The patient studied presented a lesion of the corpus callosum, the long and voluminous structure of white matter located between both hemispheres and allowing the transfer of information between them. A lesion of the corpus callosum can lead to defects in information transfers resulting in some surprising clinical presentations. For example, a right-handed patient holding an object in his or her left hand with eyes closed, is unable to name the object. The task of naming an object depends on the left hemisphere activity, but, in this case this left hemisphere does not receive the sensitive information transmitted from patient’s left hand and to the right hemisphere. This naming deficit occurs despite the fact that the right hemisphere correctly recognizes the object, as evidenced by a correct object apprehension and use by the left hand. In extreme cases, where the entire corpus callosum is damaged or surgically cut, two minds are essentially fighting under the same skull (split brain).
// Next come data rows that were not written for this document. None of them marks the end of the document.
<file path="config.mk">
export PLATFORM = sky130hd
export DESIGN_NAME = branch_target_buffer_nway
export DESIGN_NICKNAME = d
export VERILOG_FILES = /design/src/rtl/branch_target_buffer_nway_pkg.sv /design/src/rtl/branch_target_buffer_nway_lru_set.sv /design/src/rtl/branch_target_buffer_nway.sv
export SDC_FILE = /design/constraint.sdc
export NUM_CORES = 2
export LEC_CHECK = 0
export BUFFER_PORTS_ARGS = -buffer_cell sky130_fd_sc_hd__buf_2
export CAP_MARGIN = 20
export CORE_UTILIZATION = 40
export CTS_CLUSTER_DIAMETER = 80
export DETAILED_ROUTE_END_ITERATION = 10
export PLACE_DENSITY = 0.54
export SYNTH_ARGS = -nofsm -noshare
export SYNTH_HDL_FRONTEND = slang
export SYNTH_SLANG_ARGS = --single-unit
export TNS_END_PERCENT = 5
</file>
<file path="constraint.sdc">
create_clock -name clk -period 10.1 [get_ports clk]
set_input_delay 1.01 -clock clk [delete_from_list [all_inputs] [get_ports clk]]
set_output_delay 1.01 -clock clk [all_outputs]
set_load 0.005 [all_outputs]
</file>
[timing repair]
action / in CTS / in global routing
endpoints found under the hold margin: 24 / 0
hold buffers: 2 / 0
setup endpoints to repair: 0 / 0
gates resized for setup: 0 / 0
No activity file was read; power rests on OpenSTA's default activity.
### config.mk
export PLATFORM = sky130hd
export DESIGN_NAME = dmem_dma
export DESIGN_NICKNAME = d
export VERILOG_FILES = /design/src/rtl/dmem_dma.sv
export SDC_FILE = /design/constraint.sdc
export NUM_CORES = 1
export LEC_CHECK = 0
export CORE_MARGIN = 2
export CORE_UTILIZATION = 49
export DETAILED_ROUTE_END_ITERATION = 12
export PLACE_DENSITY = 0.85
export SYNTH_ARGS = -nofsm -noshare
export SYNTH_HDL_FRONTEND = slang
export SYNTH_SLANG_ARGS = --single-unit
### constraint.sdc
create_clock -name CLK -period 9.6 [get_ports CLK]
set_input_delay 1.92 -clock CLK [delete_from_list [all_inputs] [get_ports CLK]]
set_output_delay 1.92 -clock CLK [all_outputs]
set_load 0.01 [all_outputs]
### src/rtl/dmem_dma.sv
// Block-copy DMA master for the word-addressed data memory (combinational read, clocked write).
// Copies LEN words SRC->DST with memmove semantics, one READ and one WRITE cycle per word.
module dmem_dma #(
  parameter int unsigned SIZE = 32,
  parameter int unsigned AW   = 6
) (
  input  logic            CLK,
  input  logic            RST,
  input  logic            START,
  input  logic [AW-1:0]   SRC,
  input  logic [AW-1:0]   DST,
  input  logic [AW:0]     LEN,
  input  logic [SIZE-1:0] RD,
  output logic [AW-1:0]   A,
  output logic            WE,
  output logic [SIZE-1:0] WD,
  output logic            BUSY,
  output logic            DONE,
  output logic            ERR
);

  localparam int unsigned DEPTH = 2 ** AW;
  localparam logic [AW+1:0] DepthX = (AW+2)'(DEPTH);

  typedef enum logic [2:0] {StIdle, StRead, StWrite, StFin, StFault} state_e;

  state_e          state_q, state_d;
  logic [AW-1:0]   src_q, src_d;
  logic [AW-1:0]   dst_q, dst_d;
  logic [AW:0]     cnt_q, cnt_d;
  logic            back_q, back_d;
  logic [SIZE-1:0] hold_q, hold_d;

  logic [AW+1:0] src_end, dst_end;
  logic          range_err, backward;
  logic [AW-1:0] src_last, dst_last;

  // Extended-width sums so LEN=DEPTH near the top of memory cannot alias.
  assign src_end   = {2'b00, SRC} + {1'b0, LEN};
  assign dst_end   = {2'b00, DST} + {1'b0, LEN};
  assign range_err = (src_end > DepthX) || (dst_end > DepthX);
  assign backward  = (DST > SRC) && ({2'b00, DST} < src_end);
  // Modulo-2^AW arithmetic; only reached for in-range transfers, where it is exact.
  assign src_last  = SRC + LEN[AW-1:0] - AW'(1);
  assign dst_last  = DST + LEN[AW-1:0] - AW'(1);

  always_ff @(posedge CLK) begin
    if (RST) begin
      state_q <= StIdle;
      src_q   <= '0;
      dst_q   <= '0;
      cnt_q   <= '0;
      back_q  <= 1'b0;
      hold_q  <= '0;
    end else begin
      state_q <= state_d;
      src_q   <= src_d;
      dst_q   <= dst_d;
      cnt_q   <= cnt_d;
      back_q  <= back_d;
      hold_q  <= hold_d;
    end
  end

  always_comb begin
    state_d = state_q;
    src_d   = src_q;
    dst_d   = dst_q;
    cnt_d   = cnt_q;
    back_d  = back_q;
    hold_d  = hold_q;
    unique case (state_q)
      StIdle: begin
        if (START) begin
          if (range_err) begin
            state_d = StFault;
          end else if (LEN == '0) begin
            state_d = StFin;
          end else begin
            back_d  = backward;
            src_d   = backward ? src_last : SRC;
            dst_d   = backward ? dst_last : DST;
            cnt_d   = LEN;
            state_d = StRead;
          end
        end
      end
      StRead: begin
        hold_d  = RD;
        state_d = StWrite;
      end
      StWrite: begin
        src_d   = back_q ? src_q - AW'(1) : src_q + AW'(1);
        dst_d   = back_q ? dst_q - AW'(1) : dst_q + AW'(1);
        cnt_d   = cnt_q - (AW+1)'(1);
        state_d = (cnt_q == (AW+1)'(1)) ? StFin : StRead;
      end
      StFin:   state_d = StIdle;
      StFault: state_d = StIdle;
      default: state_d = StIdle;
    endcase
  end

  always_comb begin
    A = '0;
    unique case (state_q)
      StRead:  A = src_q;
      StWrite: A = dst_q;
      default: A = '0;
    endcase
  end

  assign WE   = (state_q == StWrite);
  assign WD   = hold_q;
  assign BUSY = (state_q == StRead) || (state_q == StWrite);
  assign DONE = (state_q == StFin);
  assign ERR  = (state_q == StFault);

endmodule
File: config.mk
export PLATFORM = sky130hd
export DESIGN_NAME = stream_mux_flat
export DESIGN_NICKNAME = d
export VERILOG_FILES = /design/src/rtl/stream_mux_pkg.sv /design/src/rtl/stream_mux_if.sv /design/src/rtl/stream_mux_rr_arbiter.sv /design/src/rtl/stream_mux.sv /design/src/flat_wrapper.sv
export SDC_FILE = /design/constraint.sdc
export NUM_CORES = 1
export LEC_CHECK = 0
export ABC_AREA = 1
export CORE_MARGIN = 4
export CORE_UTILIZATION = 43
export CTS_CLUSTER_DIAMETER = 120
export DETAILED_ROUTE_END_ITERATION = 8
export PLACE_DENSITY = 0.85
export SLEW_MARGIN = 20
export SYNTH_ARGS = -nofsm -noshare
export SYNTH_HDL_FRONTEND = slang
export SYNTH_HIERARCHICAL = 1
export SYNTH_SLANG_ARGS = --single-unit
File: constraint.sdc
create_clock -name clk -period 2.7 [get_ports clk]
set_input_delay 0.54 -clock clk [delete_from_list [all_inputs] [get_ports clk]]
set_output_delay 0.54 -clock clk [all_outputs]
set_load 0.02 [all_outputs]
==> config.mk <==
export PLATFORM = sky130hd
export DESIGN_NAME = clkmon_edge_counter
export DESIGN_NICKNAME = d
export VERILOG_FILES = /design/src/rtl/clkmon_edge_counter.sv
export SDC_FILE = /design/constraint.sdc
export NUM_CORES = 1
export LEC_CHECK = 0
export BUFFER_PORTS_ARGS = -buffer_cell sky130_fd_sc_hd__buf_2
export CAP_MARGIN = 20
export CELL_PAD_IN_SITES_DETAIL_PLACEMENT = 0
export CELL_PAD_IN_SITES_GLOBAL_PLACEMENT = 1
export CORE_ASPECT_RATIO = 0.6
export CORE_MARGIN = 5
export CORE_UTILIZATION = 37
export CTS_BUF_LIST = sky130_fd_sc_hd__clkbuf_16
export DETAILED_ROUTE_END_ITERATION = 8
export PLACE_DENSITY_LB_ADDON = 0.2
export SYNTH_ARGS = -nofsm -noshare
export SYNTH_HDL_FRONTEND = slang
export SYNTH_SLANG_ARGS = --single-unit
==> constraint.sdc <==
create_clock -name CLK -period 1.6 [get_ports CLK]
set_clock_uncertainty 0.15 [all_clocks]
set_input_delay 0.24 -clock CLK [delete_from_list [all_inputs] [get_ports CLK]]
set_output_delay 0.24 -clock CLK [all_outputs]
set_load 0.03 [all_outputs]
$ cat config.mk
export PLATFORM = sky130hd
export DESIGN_NAME = diag_spi_monitor
export DESIGN_NICKNAME = d
export VERILOG_FILES = /design/src/rtl/diag_pkg.sv /design/src/rtl/spi_slave_byte.sv /design/src/rtl/diag_spi_monitor.sv
export SDC_FILE = /design/constraint.sdc
export NUM_CORES = 1
export LEC_CHECK = 0
export CAP_MARGIN = 10
export CORE_ASPECT_RATIO = 0.6
export CORE_UTILIZATION = 48
export DETAILED_ROUTE_END_ITERATION = 7
export PLACE_DENSITY = 0.84
export SYNTH_ARGS = -nofsm -noshare
export SYNTH_HDL_FRONTEND = slang
export SYNTH_HIERARCHICAL = 1
export SYNTH_SLANG_ARGS = --single-unit
$ cat constraint.sdc
create_clock -name clk -period 2.1 [get_ports clk]
set_input_delay 0.21 -clock clk [delete_from_list [all_inputs] [get_ports clk]]
set_output_delay 0.21 -clock clk [all_outputs]
set_load 0.1 [all_outputs]
$ cat src/rtl/diag_pkg.sv
// diag_pkg: opcodes, FSM states and widths shared by the diagnostics SPI monitor.
package diag_pkg;
    localparam int CNT_W = 3;
    localparam logic [7:0] CMD_HALT   = 8'h01;
    localparam logic [7:0] CMD_RUN    = 8'h02;
    localparam logic [7:0] CMD_STATUS = 8'h03;
    localparam logic [7:0] CMD_READ   = 8'h04;
    localparam logic [7:0] CMD_WRITE  = 8'h05;
    localparam logic [7:0] CMD_VRAM   = 8'h06;
    typedef enum logic [3:0] {
        IDLE, CMD, ADDR_HI, ADDR_LO, RD_DATA, WR_DATA, VRAM_DATA, STATUS, IGNORE
    } state_t;
endpackage
File: src/rtl/i2c_cmd_ctrl.sv
// Command-level front end for the byte-level I2C master.
// Accepts one command (rw, addr, len), feeds write bytes from the TX FIFO to
// the master, collects read bytes into the RX FIFO, and reports completion.
// Ports:
//   i_clk, i_rst_n                  clock, async active-low reset
//   i_cfg_divider                   SCL divider, passed straight to o_m_divider
//   i_cmd_* / o_cmd_ready           command handshake
//   i_wr_* / o_wr_ready             TX FIFO push side
//   o_rd_* / i_rd_ready             RX FIFO pop side
//   o_done, o_err                   end-of-command pulse and status
//   o_m_*                           inputs of the byte-level master
//   i_m_*                           outputs of the byte-level master
//
// state     | meaning
// ----------+-----------------------------------------------------------
// RST_WAIT  | wait for the (unreset) master to be idle for 2 cycles
// IDLE      | ready for a command once resources are available
// ISSUE     | enable raised, waiting for the START en_ack
// XFER      | burst in progress, waiting for busy to fall
// FINISH    | one-cycle done/err report, flush unsent TX bytes on error
module i2c_cmd_ctrl
    import i2c_pkg::*;
#(
    parameter int DATA_WIDTH = 8,
    parameter int ADDR_WIDTH = 7,
    parameter int FIFO_DEPTH = 16
) (
    input  logic                  i_clk,
    input  logic                  i_rst_n,
    input  logic [15:0]           i_cfg_divider,
    input  logic                  i_cmd_valid,
    output logic                  o_cmd_ready,
    input  logic                  i_cmd_rw,
    input  logic [ADDR_WIDTH-1:0] i_cmd_addr,
    input  logic [7:0]            i_cmd_len,
    input  logic                  i_wr_valid,
    input  logic [DATA_WIDTH-1:0] i_wr_data,
    output logic                  o_wr_ready,
    output logic                  o_rd_valid,
    output logic [DATA_WIDTH-1:0] o_rd_data,
    input  logic                  i_rd_ready,
    output logic                  o_done,
    output logic                  o_err,
    output logic                  o_m_enable,
    output logic                  o_m_rw,
    output logic [DATA_WIDTH-1:0] o_m_mosi_data,
    output logic [ADDR_WIDTH-1:0] o_m_device_addr,
    output logic [7:0]            o_m_num_byte,
    output logic [15:0]           o_m_divider,
    input  logic                  i_m_en_ack,
    input  logic                  i_m_data_valid,
    input  logic [DATA_WIDTH-1:0] i_m_miso_data,
    input  logic                  i_m_busy
);

    localparam int PTR_W = $clog2(FIFO_DEPTH) + 1;

    logic [2:0]            state;
    logic                  rst_tmr;
    logic                  busy_q;
    logic                  seen_busy;
    logic                  illegal_q;
    logic                  wr_rdy_q;
    logic [7:0]            sent_cnt;
    logic [7:0]            rcv_cnt;

    logic [DATA_WIDTH-1:0] tx_head;
    logic [DATA_WIDTH-1:0] tx_peek;
    logic                  tx_full;
    logic                  tx_empty;
    logic [PTR_W-1:0]      tx_count;
    logic                  tx_push;
    logic                  tx_pop;
    logic                  tx_drop;
    logic [PTR_W-1:0]      tx_drop_cnt;

    logic [DATA_WIDTH-1:0] rx_peek;
    logic                  rx_full;
    logic                  rx_empty;
    logic [PTR_W-1:0]      rx_count;
    logic                  rx_push;
    logic                  rx_pop;

    logic [8:0]            tx_occ;
    logic [8:0]            rx_free;
    logic                  cmd_legal;
    logic                  cmd_fits;
    logic                  cmd_fire;
    logic                  busy_fall;
    logic                  active;
    logic                  wr_ack;
    logic                  wr_last;
    logic                  fin_err;
    logic                  unused_fifo_status;

    assign o_m_divider = i_cfg_divider;

    assign tx_occ    = 9'(tx_count);
    assign rx_free   = 9'(FIFO_DEPTH) - 9'(rx_count);
    assign cmd_legal = len_is_legal(i_cmd_len, FIFO_DEPTH);
    assign cmd_fits  = (i_cmd_rw == RW_READ) ? (rx_free >= {1'b0, i_cmd_len})
                                             : (tx_occ  >= {1'b0, i_cmd_len});

    // Illegal lengths never touch the bus, so they are taken regardless of busy.
    assign o_cmd_ready = (state == ST_IDLE) && (!cmd_legal || (!i_m_busy && cmd_fits));
    assign cmd_fire    = i_cmd_valid && o_cmd_ready;

    assign busy_fall = seen_busy && busy_q && !i_m_busy;
    assign active    = (state == ST_ISSUE) || (state == ST_XFER);
    assign wr_ack    = active && (o_m_rw == RW_WRITE) && i_m_en_ack;
    assign wr_last   = ((sent_cnt + 8'd1) == o_m_num_byte);

    assign o_wr_ready = wr_rdy_q && !tx_full;
    assign tx_push    = i_wr_valid && o_wr_ready;
    assign tx_pop     = wr_ack;

    assign rx_push    = (state == ST_XFER) && (o_m_rw == RW_READ) && i_m_data_valid;
    assign o_rd_valid = !rx_empty;
    assign rx_pop     = i_rd_ready && o_rd_valid;

    assign fin_err = illegal_q ||
                     ((o_m_rw == RW_WRITE) ? (sent_cnt != o_m_num_byte)
                                           : (rcv_cnt  != o_m_num_byte));
    assign o_done  = (state == ST_FINISH);
    assign o_err   = o_done && fin_err;

    // Bytes of a failed write that were never consumed must not leak into
    // the next command.
    assign tx_drop     = o_done && !illegal_q && (o_m_rw == RW_WRITE) &&
                         (sent_cnt < o_m_num_byte);
    assign tx_drop_cnt = PTR_W'(o_m_num_byte - sent_cnt);

    assign unused_fifo_status = ^{tx_empty, rx_peek, rx_full};

    i2c_sync_fifo #(
        .DATA_WIDTH (DATA_WIDTH),
        .FIFO_DEPTH (FIFO_DEPTH)
    ) u_tx_fifo (
        .i_clk      (i_clk),
        .i_rst_n    (i_rst_n),
        .i_push     (tx_push),
        .i_data     (i_wr_data),
        .i_pop      (tx_pop),
        .i_drop     (tx_drop),
        .i_drop_cnt (tx_drop_cnt),
        .o_data     (tx_head),
        .o_peek     (tx_peek),
        .o_full     (tx_full),
        .o_empty    (tx_empty),
        .o_count    (tx_count)
    );

    i2c_sync_fifo #(
        .DATA_WIDTH (DATA_WIDTH),
        .FIFO_DEPTH (FIFO_DEPTH)
    ) u_rx_fifo (
        .i_clk      (i_clk),
        .i_rst_n    (i_rst_n),
        .i_push     (rx_push),
        .i_data     (i_m_miso_data),
        .i_pop      (rx_pop),
        .i_drop     (1'b0),
        .i_drop_cnt ('0),
        .o_data     (o_rd_data),
        .o_peek     (rx_peek),
        .o_full     (rx_full),
        .o_empty    (rx_empty),
        .o_count    (rx_count)
    );

    always_ff @(posedge i_clk or negedge i_rst_n) begin
        if (!i_rst_n) begin
            state           <= ST_RST_WAIT;
            rst_tmr         <= 1'b1;
            busy_q          <= 1'b0;
            seen_busy       <= 1'b0;
            illegal_q       <= 1'b0;
            wr_rdy_q        <= 1'b0;
            sent_cnt        <= 8'd0;
            rcv_cnt         <= 8'd0;
            o_m_enable      <= 1'b0;
            o_m_rw          <= RW_WRITE;
            o_m_mosi_data   <= '0;
            o_m_device_addr <= '0;
            o_m_num_byte    <= 8'd0;
        end else begin
            busy_q   <= i_m_busy;
            wr_rdy_q <= 1'b1;
            case (state)
                ST_RST_WAIT: begin
                    // Down-counter: needs busy low at terminal count to leave.
                    if (i_m_busy) begin
                        rst_tmr <= 1'b1;
                    end else if (rst_tmr == 1'b0) begin
                        state <= ST_IDLE;
                    end else begin
                        rst_tmr <= 1'b0;
                    end
                end
                ST_IDLE: begin
                    if (cmd_fire) begin
                        if (!cmd_legal) begin
                            illegal_q <= 1'b1;
                            state     <= ST_FINISH;
                        end else begin
                            illegal_q       <= 1'b0;
                            o_m_rw          <= i_cmd_rw;
                            o_m_device_addr <= i_cmd_addr;
                            o_m_num_byte    <= i_cmd_len;
                            sent_cnt        <= 8'd0;
                            rcv_cnt         <= 8'd0;
                            seen_busy       <= 1'b0;
                            o_m_enable      <= 1'b1;
                            if (i_cmd_rw == RW_WRITE) begin
                                o_m_mosi_data <= tx_head;
                            end
                            state <= ST_ISSUE;
                        end
                    end
                end
                ST_ISSUE: begin
                    if (i_m_busy) begin
                        seen_busy <= 1'b1;
                    end
                    if (i_m_en_ack) begin
                        state <= ST_XFER;
                        if (o_m_rw == RW_WRITE) begin
                            sent_cnt      <= sent_cnt + 8'd1;
                            o_m_mosi_data <= tx_peek;
                            if (wr_last) begin
                                o_m_enable <= 1'b0;
                            end
                        end else begin
                            o_m_enable <= 1'b0;
                        end
                    end else if (busy_fall) begin
                        o_m_enable <= 1'b0;
                        state      <= ST_FINISH;
                    end
                end
                ST_XFER: begin
                    if (i_m_busy) begin
                        seen_busy <= 1'b1;
                    end
                    if (wr_ack) begin
                        sent_cnt      <= sent_cnt + 8'd1;
                        o_m_mosi_data <= tx_peek;
                        if (wr_last) begin
                            o_m_enable <= 1'b0;
                        end
                    end
                    if (rx_push) begin
                        rcv_cnt <= rcv_cnt + 8'd1;
                    end
                    if (busy_fall) begin
                        o_m_enable <= 1'b0;
                        state      <= ST_FINISH;
                    end
                end
                ST_FINISH: begin
                    state <= ST_IDLE;
                end
                default: begin
                    state <= ST_RST_WAIT;
                end
            endcase
        end
    end

    // Ready gating reserves RX space before a read starts.
    rx_no_overflow: assert property (@(posedge i_clk) disable iff (!i_rst_n)
                                     !(rx_push && rx_full));

endmodule
<file path="config.mk">
export PLATFORM = sky130hd
export DESIGN_NAME = tlb_ctrl_seq
export DESIGN_NICKNAME = d
export VERILOG_FILES = /design/src/rtl/tlb_ctrl_seq.sv
export SDC_FILE = /design/constraint.sdc
export NUM_CORES = 1
export LEC_CHECK = 0
export CAP_MARGIN = 15
export CORE_ASPECT_RATIO = 0.9
export CORE_UTILIZATION = 27
export DETAILED_ROUTE_END_ITERATION = 6
export GPL_ROUTABILITY_DRIVEN = 0
export PLACE_DENSITY = 0.82
export SLEW_MARGIN = 40
export SYNTH_ARGS = -nofsm -noshare
export SYNTH_HDL_FRONTEND = slang
export SYNTH_SLANG_ARGS = --single-unit
</file>
<file path="constraint.sdc">
create_clock -name clk -period 2.64 [get_ports clk]
set_clock_uncertainty 0.15 [all_clocks]
set_input_delay 0.528 -clock clk [delete_from_list [all_inputs] [get_ports clk]]
set_output_delay 0.528 -clock clk [all_outputs]
set_load 0.01 [all_outputs]
</file>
The patient studied by Lionel Naccache’s team presented a posterior lesion of the corpus callosum, resulting in visual disconnection: a visual stimulus presented on the left is only analyzed by the right hemisphere and vice versa. When the corpus callosum is normal, the transfer of information from one hemisphere to the other is possible and automatic, rapid and independent of any strategy taking place in the brain. The experiment consisted of asking the patient if two stimuli, presented one after the other, were different or identical from one another. When both stimuli were presented on the same side (and thus to the same hemisphere), the patient easily answered. However, when each stimulus was presented to a different hemisphere, the only way for the patient to solve the task was to transfer information related to the first stimulus to the other hemisphere through an oblique, strategic way: since an automatic transfer is impossible, visual information from the first stimulus had to be mobilized in the anterior regions of the brain (frontal lobe) to follow the preserved anterior part of the corpus callosum and inform the other hemisphere.
Thanks to a combination of experimental methods of vision psychology and anatomical and functional brain-imaging tools (MRI; magnetic resonance imaging & EEG; electroencephalogram), Lionel Naccache’s team was able to highlight this deliberate and strategic pathway, dependent on the frontal lobe.
This result is important for theories of strategic processing (as opposed to automatic processing), and illustrates how contemporary observations of neurological patients can still, in 2014, reveal original mechanisms of cerebral functioning that also occur in healthy subjects.
References : Naccache L, Sportiche S, Strauss M, El Karoui I, Sitt J, Cohen L: Imaging ‘top-down’ mobilization of visual information: A case study in a posterior split-brain patient. Neuropsychologia 2014.